Esses novos centros, no entendimento da professora, motivariam os habitantes a permanecerem nos seus bairros e a fomentarem o comércio local, desafogando o fluxo de veículos e pessoas na região central. “Por exemplo, eu moro no Jardim Carvalho e tento comprar no meu bairro. Existem muitos produtos e serviços que infelizmente não são oferecidos aqui, então eu tenho que me deslocar para o centro”, relata, sugerindo que esses pequenos novos centros poderiam oferecer serviços de correios, cartórios, clínicas médicas, postos de saúde e escolas. “Esses novos centrinhos seriam vantajosos para cidade como um todo e facilitariam o dia a dia da população”, defende.

Maria Magdalena também sugere a criação de um centro financeiro para a cidade. “A ACIPG [Associação Comercial, Industrial e Empresarial de Ponta Grossa] construiu um prédio muito bonito ali na região da Santa Paula.
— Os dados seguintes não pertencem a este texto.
[src/rtl/ddr3_pkg.sv]
// Shared DDR3 controller definitions: field widths, command encodings and
// the packed command-queue entry.
package ddr3_pkg;

    localparam int DDR3_BANK_W = 3;
    localparam int ROW_W       = 14;
    localparam int COL_W       = 10;
    localparam int DATA_W      = 128;
    localparam int DM_W        = 8;

    localparam logic CMD_WR = 1'b0;
    localparam logic CMD_RD = 1'b1;

    typedef struct packed {
        logic                   sel;
        logic [DDR3_BANK_W-1:0] bank;
        logic [ROW_W-1:0]       row;
        logic [COL_W-1:0]       col;
        logic [DATA_W-1:0]      wrdata;
        logic [DM_W-1:0]        wrdm;
    } ddr3_cmd_t;

    localparam int CMD_W = $bits(ddr3_cmd_t);

endpackage

[src/rtl/ddr3_sync_fifo.sv]
// Generic single-clock FIFO with a combinational head read. Pushes while full
// and pops while empty are ignored.
module ddr3_sync_fifo #(
    parameter int WIDTH = 164,
    parameter int AW    = 3
) (
    input  logic             clk,
    input  logic             rst,
    input  logic             push,
    input  logic             pop,
    input  logic [WIDTH-1:0] din,
    output logic [WIDTH-1:0] dout,
    output logic             full,
    output logic             empty,
    output logic [AW:0]      count
);

    localparam logic [AW:0] DEPTH = (AW+1)'(2**AW);

    logic [WIDTH-1:0] mem [2**AW];
    logic [AW-1:0]    wr_ptr;
    logic [AW-1:0]    rd_ptr;
    logic             do_push;
    logic             do_pop;

    assign full    = (count == DEPTH);
    assign empty   = (count == '0);
    assign do_push = push && !full;
    assign do_pop  = pop && !empty;
    assign dout    = mem[rd_ptr];

    // Storage carries no reset so it can map onto RAM; pointers define validity.
    always_ff @(posedge clk) begin
        if (do_push) begin
            mem[wr_ptr] <= din;
        end
    end

    always_ff @(posedge clk) begin
        if (rst) begin
            wr_ptr <= '0;
            rd_ptr <= '0;
            count  <= '0;
        end else begin
            if (do_push) wr_ptr <= wr_ptr + 1'b1;
            if (do_pop)  rd_ptr <= rd_ptr + 1'b1;
            case ({do_push, do_pop})
                2'b10:   count <= count + 1'b1;
                2'b01:   count <= count - 1'b1;
                default: count <= count;
            endcase
        end
    end

endmodule

[src/rtl/ddr3_cmd_queue.sv]
// User command front-end: queues commands until read calibration is done,
// issues them in order toward rdcal, and forwards returned read data.
module ddr3_cmd_queue
    import ddr3_pkg::*;
#(
    parameter int p_FIFO_AW = 3,
    parameter int p_RD_MAX  = 8
) (
    input  logic          i_clk_div,
    input  logic          i_rst,
    input  logic          i_cmd_en,
    input  logic          i_cmd_sel,
    input  logic [2:0]    i3_bank,
    input  logic [13:0]   i14_row,
    input  logic [9:0]    i10_col,
    input  logic [127:0]  i128_wrdata,
    input  logic [7:0]    i8_wrdm,
    output logic          o_cmd_full,
    output logic          o_cmd_ovf,
    input  logic          i_rdcal_done,
    input  logic          i_phy_cmd_full,
    output logic          o_rdc_cmd_en,
    output logic          o_rdc_cmd_sel,
    output logic [2:0]    o3_rdc_bank,
    output logic [13:0]   o14_rdc_row,
    output logic [9:0]    o10_rdc_col,
    output logic [127:0]  o128_rdc_wrdata,
    output logic [7:0]    o8_rdc_wrdm,
    input  logic          i_phy_rddata_valid,
    input  logic [127:0]  in_phy_rddata,
    output logic          o_rddata_valid,
    output logic [127:0]  o128_rddata,
    output logic          o_rd_stray
);

    localparam logic [3:0] RD_MAX = 4'(p_RD_MAX);

    ddr3_cmd_t            push_cmd;
    ddr3_cmd_t            head;
    ddr3_cmd_t            rdc_q;
    logic                 fifo_full;
    logic                 fifo_empty;
    logic [p_FIFO_AW:0]   fifo_count_unused;
    logic                 pop;
    logic                 rd_pop;
    logic                 rd_ret;
    logic [3:0]           rd_out;

    assign push_cmd = '{sel: i_cmd_sel, bank: i3_bank, row: i14_row, col: i10_col,
                        wrdata: i128_wrdata, wrdm: i8_wrdm};

    ddr3_sync_fifo #(
        .WIDTH (CMD_W),
        .AW    (p_FIFO_AW)
    ) u_fifo (
        .clk   (i_clk_div),
        .rst   (i_rst),
        .push  (i_cmd_en),
        .pop   (pop),
        .din   (push_cmd),
        .dout  (head),
        .full  (fifo_full),
        .empty (fifo_empty),
        .count (fifo_count_unused)
    );

    // Handshake: o_rdc_cmd_en is a one-cycle strobe with no ready; the PHY
    // holds off issue by raising i_phy_cmd_full, sampled in the pop cycle.
    assign pop    = !fifo_empty && i_rdcal_done && !i_phy_cmd_full &&
                    (head.sel == CMD_WR || rd_out < RD_MAX);
    assign rd_pop = pop && (head.sel == CMD_RD);
    assign rd_ret = i_phy_rddata_valid && i_rdcal_done && (rd_out != 4'd0);

    assign o_cmd_full      = fifo_full;
    assign o_rdc_cmd_sel   = rdc_q.sel;
    assign o3_rdc_bank     = rdc_q.bank;
    assign o14_rdc_row     = rdc_q.row;
    assign o10_rdc_col     = rdc_q.col;
    assign o128_rdc_wrdata = rdc_q.wrdata;
    assign o8_rdc_wrdm     = rdc_q.wrdm;

    always_ff @(posedge i_clk_div) begin
        if (i_rst) begin
            rdc_q          <= '0;
            o_rdc_cmd_en   <= 1'b0;
            o_cmd_ovf      <= 1'b0;
            rd_out         <= 4'd0;
            o_rddata_valid <= 1'b0;
            o128_rddata    <= '0;
            o_rd_stray     <= 1'b0;
        end else begin
            o_rdc_cmd_en <= pop;
            if (pop) rdc_q <= head;
            if (i_cmd_en && fifo_full) o_cmd_ovf <= 1'b1;
            case ({rd_pop, rd_ret})
                2'b10:   rd_out <= rd_out + 4'd1;
                2'b01:   rd_out <= rd_out - 4'd1;
                default: rd_out <= rd_out;
            endcase
            o_rddata_valid <= rd_ret;
            if (rd_ret) o128_rddata <= in_phy_rddata;
            // Calibration-time returns (done low) are expected and not flagged.
            if (i_phy_rddata_valid && i_rdcal_done && rd_out == 4'd0) o_rd_stray <= 1'b1;
        end
    end

endmodule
Então, de repente um novo centro financeiro próximo à associação seria interessante, mas não um novo centro de serviços e comércio”, indica, lembrando que em grandes centros urbanos é comum o surgimento de um distrito financeiro, onde se concentram bancos, empresas de seguro, mercados financeiros e demais serviços de apoio.

Conteúdo publicado originalmente na Revista D’Ponta #292 Setembro de 2022.